### WHAT YOU NEED TO DO
Give the number of lines below that contain the word "rxValid", and nothing else.

### INFORMATION PROVIDED
===== config.mk =====
export PLATFORM = sky130hd
export DESIGN_NAME = cvbf_framer
export DESIGN_NICKNAME = d
export VERILOG_FILES = /design/src/hdl/cvbf_fifo.v /design/src/hdl/cvbf_framer.v
export VERILOG_INCLUDE_DIRS = /design/src /design/src/hdl
export SDC_FILE = /design/constraint.sdc
export NUM_CORES = 1
export LEC_CHECK = 0
export BUFFER_PORTS_ARGS = -buffer_cell sky130_fd_sc_hd__buf_2
export CAP_MARGIN = 30
export CORE_MARGIN = 2
export CORE_UTILIZATION = 57
export CTS_BUF_LIST = sky130_fd_sc_hd__clkbuf_2
export CTS_CLUSTER_DIAMETER = 30
export CTS_CLUSTER_SIZE = 16
export DETAILED_ROUTE_END_ITERATION = 8
export GPL_TIMING_DRIVEN = 0
export PLACE_DENSITY = 0.82
export SYNTH_ARGS = -nofsm -noshare
export SYNTH_HDL_FRONTEND = slang
export SYNTH_SLANG_ARGS = --single-unit
export TNS_END_PERCENT = 100

===== constraint.sdc =====
create_clock -name clk_sys -period 4 [get_ports clk_sys]
set_input_delay 0.2 -clock clk_sys [delete_from_list [all_inputs] [get_ports clk_sys]]
set_output_delay 0.2 -clock clk_sys [all_outputs]
set_load 0.1 [all_outputs]

===== src/hdl/cvbf_defines.vh =====
// constants of the cyclic value block framer
`ifndef CVBF_DEFINES_VH
`define CVBF_DEFINES_VH
// register byte offsets
`define CVBF_OFF_CTRL 5'h00
`define CVBF_OFF_SELECTOR 5'h04
`define CVBF_OFF_SLOTCFG 5'h08
`define CVBF_OFF_UNITS 5'h0C
`define CVBF_OFF_STATUS 5'h10
`define CVBF_OFF_DISPVAL 5'h14
`define CVBF_OFF_DISPSTAT 5'h18
// control fields
`define CVBF_CTRL_COMPACT 0
`define CVBF_CTRL_DISPSRC 1
`define CVBF_CTRL_RST 32'h00000000
// slot configuration: enables in [3:0], channel of slot i at [8+3*i +: 3]
`define CVBF_SLOTCFG_RST 32'h0000000F
`define CVBF_UNITS_RST 32'h00000000
`define CVBF_SELECTOR_RST 8'h01
// status fields
`define CVBF_STAT_COMM 0
`define CVBF_STAT_NEWPROF 1
`define CVBF_STAT_DISPVALID 2
`define CVBF_STAT_RXERR 3
// selector codes
`define CVBF_SEL_PROFILE4 8'h00
`define CVBF_SEL_MAKER 8'h01
`define CVBF_SEL_AUTO 8'h7F
`define CVBF_SEL_PROFILE1 8'h81
`define CVBF_SEL_PROFILE2 8'h82
`define CVBF_SEL_PROFILE3 8'h83
// block layout
`define CVBF_BLOCK_BYTES 5
`define CVBF_AI_SLOTS 4
`define CVBF_CHANNELS 5
// quality classes of a source
`define CVBF_Q_BAD 2'h0
`define CVBF_Q_UNCERTAIN 2'h1
`define CVBF_Q_GOOD 2'h2
// status codes, older and newer variant
`define CVBF_OLD_GOOD 8'h80
`define CVBF_OLD_UNC 8'h40
`define CVBF_OLD_BAD 8'h00
`define CVBF_NEW_GOOD 8'h80
`define CVBF_NEW_UNC 8'h68
`define CVBF_NEW_BAD 8'h24
// timing
`define CVBF_CLK_HZ 20000000
`define CVBF_COMM_TIMEOUT_MS 1000
`define CVBF_FLASH_MS 500
`define CVBF_COMM_TIMEOUT_CYC (`CVBF_COMM_TIMEOUT_MS * (`CVBF_CLK_HZ / 1000))
`define CVBF_FLASH_CYC (`CVBF_FLASH_MS * (`CVBF_CLK_HZ / 1000))
`endif


===== src/hdl/cvbf_fifo.v =====
// small flip-flop fifo with valid and ready on both sides
`timescale 1ns/100ps
module cvbf_fifo #(
  parameter WIDTH = 9,
  parameter DEPTH = 4,
  parameter AW = 2
) (
  input wire clk_sys,
  input wire nrst,
  input wire [WIDTH-1:0] inData,
  input wire inValid,
  output wire inReady,
  output wire [WIDTH-1:0] outData,
  output wire outValid,
  input wire outReady
);
  reg [WIDTH-1:0] mem [0:DEPTH-1];
  reg [AW-1:0] wrPtr_reg;
  reg [AW-1:0] rdPtr_reg;
  reg [AW:0] count_reg;
  wire doWrite;
  wire doRead;

  // honest full and empty from the fill count
  assign inReady = (count_reg != DEPTH[AW:0]);
  assign outValid = (count_reg != {(AW+1){1'b0}});
  assign outData = mem[rdPtr_reg];
  assign doWrite = inValid & inReady;
  assign doRead = outValid & outReady;

  // storage, no reset needed on data
  always @(posedge clk_sys) begin
    if (doWrite) begin
      mem[wrPtr_reg] <= inData;
    end
  end

  // pointers wrap at the last entry
  always @(posedge clk_sys) begin
    if (!nrst) begin
      wrPtr_reg <= {AW{1'b0}};
      rdPtr_reg <= {AW{1'b0}};
      count_reg <= {(AW+1){1'b0}};
    end else begin
      if (doWrite) begin
        wrPtr_reg <= (wrPtr_reg == DEPTH[AW-1:0] - 1'b1) ? {AW{1'b0}} : wrPtr_reg + 1'b1;
      end
      if (doRead) begin
        rdPtr_reg <= (rdPtr_reg == DEPTH[AW-1:0] - 1'b1) ? {AW{1'b0}} : rdPtr_reg + 1'b1;
      end
      if (doWrite && !doRead) begin
        count_reg <= count_reg + 1'b1;
      end else if (doRead && !doWrite) begin
        count_reg <= count_reg - 1'b1;
      end
    end
  end
endmodule // cvbf_fifo


===== src/hdl/cvbf_framer.v =====
// cyclic value block framer: analog-input blocks out, display block in
//
// The placing of the registers and the Avalon-MM interface to the registers are this design's own decisions.
`timescale 1ns/100ps
`include "cvbf_defines.vh"
module cvbf_framer #(
  parameter COMM_TIMEOUT_CYC = `CVBF_COMM_TIMEOUT_CYC,
  parameter FLASH_CYC = `CVBF_FLASH_CYC,
  parameter FIFO_DEPTH = 4
) (
  input wire clk_sys,
  input wire nrst,
  input wire [4:0] avs_address,
  input wire avs_read,
  input wire avs_write,
  input wire [31:0] avs_writedata,
  input wire [3:0] avs_byteenable,
  output wire [31:0] avs_readdata,
  output wire avs_waitrequest,
  input wire cycStart,
  input wire estProfileNew,
  input wire [159:0] srcValues,
  input wire [9:0] srcQual,
  output wire [7:0] txData,
  output wire txLast,
  output wire txValid,
  input wire txReady,
  input wire [7:0] rxData,
  input wire rxValid,
  input wire rxLast,
  output wire [9:0] chanUnit,
  output wire [31:0] dispValue,
  output wire [7:0] dispStatus,
  output wire dispArrow,
  output wire commActive
);
  localparam ST_IDLE = 2'h0;
  localparam ST_SCAN = 2'h1;
  localparam ST_PUSH = 2'h2;

  reg [31:0] ctrl_reg, slotCfg_reg, units_reg, readData_reg, rxValue_reg, dispValue_reg, readMux;
  reg [7:0] selector_reg, rxStatus_reg, dispStatus_reg;
  reg rxErr_reg, ack_reg, dispValid_reg, arrowPhase_reg, pushValid, anyLater;
  reg [1:0] state_reg, state_next;
  reg [2:0] slotIdx_reg, slotIdx_next, byteIdx_reg, byteIdx_next, rxCnt_reg, slotLimit;
  reg [39:0] txWord_reg, txWord_next, rxShift_reg;
  reg lastSlot_reg, lastSlot_next;
  reg [24:0] commTimer_reg, flashTimer_reg;
  integer k;
  wire accessReq, wrStrobe, useNewProfile, rxBlockDone, rxShortErr, fifoInReady;
  wire [8:0] fifoOut;
  wire [2:0] curChan;

  // pick channel value, out-of-range selection gives zero
  function [31:0] chanValue;
    input [2:0] sel;
    input [159:0] vals;
    begin
      if (sel < 3'h5) begin
        chanValue = vals[32*sel +: 32];
      end else begin
        chanValue = 32'h00000000;
      end
    end
  endfunction

  // status code from quality class and variant
  function [7:0] statusCode;
    input [1:0] qual;
    input newProf;
    begin
      case (qual)
        `CVBF_Q_GOOD: statusCode = newProf ? `CVBF_NEW_GOOD : `CVBF_OLD_GOOD;
        `CVBF_Q_UNCERTAIN: statusCode = newProf ? `CVBF_NEW_UNC : `CVBF_OLD_UNC;
        default: statusCode = newProf ? `CVBF_NEW_BAD : `CVBF_OLD_BAD;
      endcase
    end
  endfunction

  // byte n of a block, byte 0 is the most significant
  function [7:0] blockByte;
    input [39:0] word;
    input [2:0] idx;
    begin
      blockByte = word[39 - 8*idx -: 8];
    end
  endfunction

  // byte-enabled update of a register word
  function [31:0] beMerge;
    input [31:0] old;
    input [31:0] wdata;
    input [3:0] be;
    integer b;
    begin
      beMerge = old;
      for (b = 0; b < 4; b = b + 1) begin
        if (be[b]) begin
          beMerge[8*b +: 8] = wdata[8*b +: 8];
        end
      end
    end
  endfunction

  // bus handshake: one wait cycle, then the answer
  assign accessReq = avs_read | avs_write;
  assign avs_waitrequest = accessReq & ~ack_reg;
  assign wrStrobe = avs_write & ack_reg;
  assign avs_readdata = readData_reg;

  assign useNewProfile = (selector_reg == `CVBF_SEL_AUTO) ? estProfileNew :
    (selector_reg == `CVBF_SEL_MAKER) & ctrl_reg[`CVBF_CTRL_COMPACT];

  // profile selectors cap the slot count
  always @* begin
    case (selector_reg)
      `CVBF_SEL_PROFILE1: slotLimit = 3'h1;
      `CVBF_SEL_PROFILE2: slotLimit = 3'h2;
      `CVBF_SEL_PROFILE3: slotLimit = 3'h3;
      default: slotLimit = 3'h4;
    endcase
  end

  // register read mux, unmapped reads as zero
  always @* begin
    case (avs_address)
      `CVBF_OFF_CTRL: readMux = ctrl_reg;
      `CVBF_OFF_SELECTOR: readMux = {24'h000000, selector_reg};
      `CVBF_OFF_SLOTCFG: readMux = slotCfg_reg;
      `CVBF_OFF_UNITS: readMux = units_reg;
      `CVBF_OFF_STATUS: readMux = {28'h0000000, rxErr_reg, dispValid_reg, useNewProfile, commActive};
      `CVBF_OFF_DISPVAL: readMux = rxValue_reg;
      `CVBF_OFF_DISPSTAT: readMux = {24'h000000, rxStatus_reg};
      default: readMux = 32'h00000000;
    endcase
  end

  // bus slave registers
  always @(posedge clk_sys) begin
    if (!nrst) begin
      ack_reg <= 1'b0;
      readData_reg <= 32'h00000000;
      ctrl_reg <= `CVBF_CTRL_RST;
      selector_reg <= `CVBF_SELECTOR_RST;
      slotCfg_reg <= `CVBF_SLOTCFG_RST;
      units_reg <= `CVBF_UNITS_RST;
    end else begin
      ack_reg <= accessReq & ~ack_reg;
      if (avs_read & ~ack_reg) begin
        readData_reg <= readMux;
      end
      if (wrStrobe) begin
        case (avs_address)
          `CVBF_OFF_CTRL: ctrl_reg <= beMerge(ctrl_reg, avs_writedata, avs_byteenable) & 32'h00000003;
          `CVBF_OFF_SELECTOR: selector_reg <= avs_byteenable[0] ? avs_writedata[7:0] : selector_reg;
          `CVBF_OFF_SLOTCFG: slotCfg_reg <= beMerge(slotCfg_reg, avs_writedata, avs_byteenable) & 32'h000FFF0F;
          // per-channel unit codes, zero is Celsius
          `CVBF_OFF_UNITS: units_reg <= beMerge(units_reg, avs_writedata, avs_byteenable) & 32'h000003FF;
          default: ;
        endcase
      end
    end
  end

  // unit codes go to the measuring front end
  assign chanUnit = units_reg[9:0];

  // channel of the slot being scanned
  // five channel choices, codes 0 to 4
  assign curChan = slotCfg_reg[8 + 3*slotIdx_reg +: 3];

  // is there an enabled slot after the current one
  always @* begin
    anyLater = 1'b0;
    for (k = 0; k < `CVBF_AI_SLOTS; k = k + 1) begin
      if ((k > slotIdx_reg) && (k < slotLimit) && slotCfg_reg[k]) begin
        anyLater = 1'b1;
      end
    end
  end

  // transmit sequencer for slots one to four
  always @* begin
    state_next = state_reg;
    slotIdx_next = slotIdx_reg;
    byteIdx_next = byteIdx_reg;
    txWord_next = txWord_reg;
    lastSlot_next = lastSlot_reg;
    pushValid = 1'b0;
    case (state_reg)
      ST_IDLE: begin
        if (cycStart) begin
          slotIdx_next = 3'h0;
          state_next = ST_SCAN;
        end
      end
      ST_SCAN: begin
        if (slotIdx_reg >= slotLimit) begin
          state_next = ST_IDLE;
        end else if (slotCfg_reg[slotIdx_reg]) begin
          txWord_next = {chanValue(curChan, srcValues),
            (curChan < 3'h5) ? statusCode(srcQual[2*curChan +: 2], useNewProfile) : statusCode(`CVBF_Q_BAD, useNewProfile)};
          lastSlot_next = ~anyLater;
          byteIdx_next = 3'h0;
          state_next = ST_PUSH;
        end else begin
          slotIdx_next = slotIdx_reg + 3'h1;
        end
      end
      ST_PUSH: begin
        pushValid = 1'b1;
        if (fifoInReady) begin
          if (byteIdx_reg == `CVBF_BLOCK_BYTES - 1) begin
            slotIdx_next = slotIdx_reg + 3'h1;
            state_next = ST_SCAN;
          end else begin
            byteIdx_next = byteIdx_reg + 3'h1;
          end
        end
      end
      default: state_next = ST_IDLE;
    endcase
  end

  // sequencer state
  always @(posedge clk_sys) begin
    if (!nrst) begin
      state_reg <= ST_IDLE;
      slotIdx_reg <= 3'h0;
      byteIdx_reg <= 3'h0;
      txWord_reg <= 40'h0000000000;
      lastSlot_reg <= 1'b0;
    end else begin
      state_reg <= state_next;
      slotIdx_reg <= slotIdx_next;
      byteIdx_reg <= byteIdx_next;
      txWord_reg <= txWord_next;
      lastSlot_reg <= lastSlot_next;
    end
  end

  // outgoing byte buffer, stalls the sequencer when full
  // most significant float byte first
  cvbf_fifo #(
    .WIDTH(9),
    .DEPTH(FIFO_DEPTH),
    .AW(2)
  ) txFifo (
    .clk_sys(clk_sys),
    .nrst(nrst),
    .inData({lastSlot_reg & (byteIdx_reg == `CVBF_BLOCK_BYTES - 1), blockByte(txWord_reg, byteIdx_reg)}),
    .inValid(pushValid),
    .inReady(fifoInReady),
    .outData(fifoOut),
    .outValid(txValid),
    .outReady(txReady)
  );
  assign txData = fifoOut[7:0];
  assign txLast = fifoOut[8];

  // fifth slot is the master-written block
  // incoming bytes 0 to 3 value, 4 status
  assign rxBlockDone = rxValid & (rxCnt_reg == `CVBF_BLOCK_BYTES - 1);
  assign rxShortErr = rxValid & rxLast & (rxCnt_reg != `CVBF_BLOCK_BYTES - 1);

  // display block assembly
  always @(posedge clk_sys) begin
    if (!nrst) begin
      rxShift_reg <= 40'h0000000000;
      rxCnt_reg <= 3'h0;
      rxValue_reg <= 32'h00000000;
      rxStatus_reg <= 8'h00;
      dispValid_reg <= 1'b0;
      rxErr_reg <= 1'b0;
    end else begin
      if (rxValid) begin
        rxShift_reg <= {rxShift_reg[31:0], rxData};
        rxCnt_reg <= (rxBlockDone | rxShortErr) ? 3'h0 : rxCnt_reg + 3'h1;
      end
      if (rxBlockDone) begin
        rxValue_reg <= rxShift_reg[31:0];
        rxStatus_reg <= rxData;
        dispValid_reg <= 1'b1;
      end
      // short block flag, set wins over write-one clear
      if (rxShortErr) begin
        rxErr_reg <= 1'b1;
      end else if (wrStrobe && avs_address == `CVBF_OFF_STATUS && avs_byteenable[0] &&
          avs_writedata[`CVBF_STAT_RXERR]) begin
        rxErr_reg <= 1'b0;
      end
    end
  end

  // display source picks master value or slot one
  always @(posedge clk_sys) begin
    if (!nrst) begin
      dispValue_reg <= 32'h00000000;
      dispStatus_reg <= 8'h00;
    end else if (ctrl_reg[`CVBF_CTRL_DISPSRC]) begin
      dispValue_reg <= rxValue_reg;
      dispStatus_reg <= rxStatus_reg;
    end else begin
      // slot one's channel, its value and its own quality
      dispValue_reg <= chanValue(slotCfg_reg[10:8], srcValues);
      dispStatus_reg <= statusCode((slotCfg_reg[10:8] < 3'h5) ? srcQual[2*slotCfg_reg[10:8] +: 2] : `CVBF_Q_BAD,
        useNewProfile);
    end
  end
  assign dispValue = dispValue_reg;
  assign dispStatus = dispStatus_reg;

  always @(posedge clk_sys) begin
    if (!nrst) begin
      commTimer_reg <= 25'h0000000;
      flashTimer_reg <= 25'h0000000;
      arrowPhase_reg <= 1'b0;
    end else begin
      if (cycStart | rxBlockDone) begin
        commTimer_reg <= COMM_TIMEOUT_CYC[24:0];
      end else if (commTimer_reg != 25'h0000000) begin
        commTimer_reg <= commTimer_reg - 25'h0000001;
      end
      if (commTimer_reg == 25'h0000000) begin
        flashTimer_reg <= 25'h0000000;
        arrowPhase_reg <= 1'b0;
      end else if (flashTimer_reg >= FLASH_CYC[24:0] - 25'h0000001) begin
        flashTimer_reg <= 25'h0000000;
        arrowPhase_reg <= ~arrowPhase_reg;
      end else begin
        flashTimer_reg <= flashTimer_reg + 25'h0000001;
      end
    end
  end
  assign commActive = (commTimer_reg != 25'h0000000);
  assign dispArrow = commActive & arrowPhase_reg;
endmodule // cvbf_framer


==> results.json <==
{
  "synth_simple_gate_area_frac": 0.209,
  "crit_path_top_delay_cell": "dlygate4sd3_1",
  "die_area_um2": 29900,
  "numCtsBuffers": 59,
  "wirelength_mm": 65.5,
  "cp_top_family": "buffers and inverters",
  "cts_root_buf": "clkbuf_2",
  "fp.dieW_um": 173,
  "grt_start_max_net_pins": 17,
  "rows": 61,
  "crit_chain": "buf_2 -> buf_1 -> mux2i_1 -> mux2_2 -> clkbuf_1 -> nand2_1 -> a31oi_1 -> a32o_1 -> ha_1 -> dlygate4sd3_1 -> nand4_1 -> a21oi_1",
  "cp_max_fo": 10,
  "maxCapViolCount": 0,
  "ys.flop_type": "dfxtp_1",
  "synth_compound_area_frac": 0.176,
  "drive_above_1_share": 0.206,
  "first_global_vias": 17600,
  "routedWlPerCell_um": 22.9,
  "antenna_found_initial": 3,
  "synthCells": 1845,
  "setup_viol": 0,
  "grt_use_total": 0.423,
  "p_leak_nw": 8.49,
  "crit_buf_inv": 4,
  "avgSynthCellArea_um2": 8.83,
  "fmax_mhz": 258,
  "worstSetupPathType": "reg -> reg",
  "yosysWarnings": 0,
  "dr.pass1.iters": 6,
  "gp_congestion": 1.00,
  "die_h_um": 173,
  "worstSetupStartpoint": "slotIdx_reg[1]",
  "area.growth.synth_to_final_pct": 31.7,
  "clk_pin_slew_worst_paths_ps": 200,
  "core-area_um2": 27900,
  "ant_nets": 0,
  "viasPerCell": 6.34,
  "busiest_layer": "met2",
  "hold_class": "in -> reg",
  "tightest_slew_ps": 1000,
  "post-route-min-period_ps": 3880,
  "yosys.area_share.adder": 0.0204,
  "syn_area_um2": 16300,
  "powerDensity_nw_per_um2": 405,
  "htreeDepth": 2,
  "hold_viol": 0,
  "clk_latency_ps": 1000,
  "vias": 18200,
  "io_pins": 323,
  "synthArstFlopShare": 0,
  "ys_ff_latch": 328,
  "synth-xor-area-share": 0.0140,
  "post-route-period-util": 0.970,
  "drc": 0,
  "ir_drop_mv": 0.361,
  "n_fill_cell": 2038,
  "start_kind": "flip-flop",
  "cp.required_ps": 4910,
  "r2r-start": "slotIdx_reg[1]",
  "nNetsFinal": 2687,
  "gr-usage-met3": 0.0787,
  "initial_utilization": 0.583,
  "cp_slowest_stage_delay_ps": 570,
  "drt_iter0_markers": 2541,
  "endpoint_kind": "flip-flop",
  "final_cell_area_um2": 21400,
  "io_buffers": 307,
  "setup_ws_ps": 119,
  "cts_tree": "done",
  "status": "completed",
  "overflow": 0,
  "syn-num-nets": 2099,
  "synth_mux_area_frac": 0.111,
  "met2_usage": 0.695,
  "synth_enable_flop_cells": 36,
  "post-cts-setup-buffers": 0,
  "hold_start": "srcValues[103]",
  "finClkSkew_ps": 105,
  "clk_path_buf_depth": 3,
  "grt_pass1_wl_mm": 99.6,
  "post-place-ws_ps": 539,
  "crit_arrival_ps": 4790,
  "cts_sinks": 328,
  "slew_headroom": 0.327,
  "dpl-instance-area_um2": 18300,
  "ys_seq_area_frac": 0.425,
  "dp_hpwl_mm": 46.5,
  "slew_viol_final": 0,
  "ys_types": 71,
  "grt_util_met1": 0.515,
  "synth_top_family_by_area": "simple AND/OR/NAND/NOR gates",
  "largest_reg_flops": 37
}
## power breakdown
group / internal (mW) / switching [mW] / total (mW)
Clock: 1.17 / 1.61 / 2.78
Sequential: 3.56 / 0.162 / 3.72
Combinational: 0.788 / 1.39 / 2.18
## cell families after synthesis
logic type	Yosys count
AO/OA/AOI/OAI	427
XOR/XNOR	26
adder cells (fa/ha/maj)	26
buffers and inverters	190
flip-flops	328
multiplexers	118
other	1
AND/OR/NAND/NOR	729
## cell type report
| class | count | area, um^2 | share of cell area |
|---|---|---|---|
| repair buffers | 527 | 3730 | 0.174 |
| diodes | 3 | 7.51 | 0.000350 |
| flip-flops and latches | 328 | 6930 | 0.323 |
| inverters | 55 | 206 | 0.00963 |
| well taps | 378 | 473 | 0.0221 |
| plain buffers | 135 | 528 | 0.0246 |
| multi-input cells | 1327 | 8660 | 0.404 |
| clock buffers | 62 | 310 | 0.0145 |
| clock inverters | 50 | 599 | 0.0279 |
## placed cells by master (no fill, tap or decap), types with 12 or more instances in the layout
cell,n
o21ai_0,64
nand4_1,14
or3_1,15
a221oi_1,33
a22oi_1,35
dlygate4sd3_1,218
nor2b_1,43
inv_1,53
nand2_1,274
clkbuf_1,97
xor2_1,12
nand3_1,50
o31ai_1,13
nor2_1,186
dfxtp_1,292
mux2i_1,61
buf_1,21
edfxtp_1,36
ha_1,25
buf_2,322
a32oi_1,35
and2_1,23
nor3_1,47
a21oi_1,154
a32o_1,36
xnor2_1,14
mux4_2,49
clkbuf_2,65
or4_1,12
## metal layers
layer	wire, um	up-vias
li1	-	7898
met2	30000	1426
met5	0	-
met1	23800	8490
met4	4700	0
met3	6970	359
## worst paths after layout
check / cells past startpoint / to / slack, ps
setup / recovery: 12 / txWord_reg[3] / 120
hold / removal: 4 / dispValue[7] / 40
setup reg to reg: 12 / txWord_reg[3] / 120
hold reg to reg: 2 / rxValue_reg[2] / 470
## cell usage after synthesis (14+ instances only)
cell type | instances | area [um^2]
or3_1 | 15 | 93.8
buf_2 | 14 | 70.1
ha_1 | 25 | 313
xnor2_1 | 14 | 123
nand4_1 | 14 | 87.6
mux2i_1 | 61 | 611
nand3_1 | 50 | 250
nand2_1 | 274 | 1030
a21oi_1 | 154 | 771
a221oi_1 | 33 | 289
a32oi_1 | 35 | 307
and2_1 | 23 | 144
inv_1 | 53 | 199
nor2b_1 | 44 | 275
a22oi_1 | 35 | 263
dfxtp_1 | 292 | 5850
clkbuf_1 | 100 | 375
buf_1 | 21 | 78.8
o21ai_0 | 64 | 320
edfxtp_1 | 36 | 1080
nor2_1 | 187 | 702
a32o_1 | 36 | 360
nor3_1 | 47 | 235
mux4_2 | 49 | 1100
## what timing repair did
action / 4_1_cts / 5_1_grt
setup endpoints to repair: 0 / 32
hold buffers: 216 / 2
hold endpoints to repair: 205 / 1
gates resized for setup: 0 / 13
## worst register-to-register path: stages, from the launching register on
cell           delay, ps
dfxtp_1              400
buf_2                230
buf_1                460
mux2i_1              250
mux2_2               350
clkbuf_1             500
nand2_1              160
a31oi_1              280
a32o_1               170
ha_1                 180
dlygate4sd3_1        570
nand4_1               90
a21oi_1              160
## through the flow
stage               instances  power (mW)  setup TNS, ps  hold WS (ps)   util
global placement         2530        5.58              0           438  0.655
floorplan                1845        5.06              0           329      -
CTS                      2860        8.54              0         0.618  0.765
global route             2865        8.95          -9.35          6.43  0.768
detailed placement       2532        5.62              0           443  0.656
finish                   2865        8.68              0          35.2  0.768
Note: power is estimated with default switching activity, not from simulation.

### EXPECTED ANSWER
4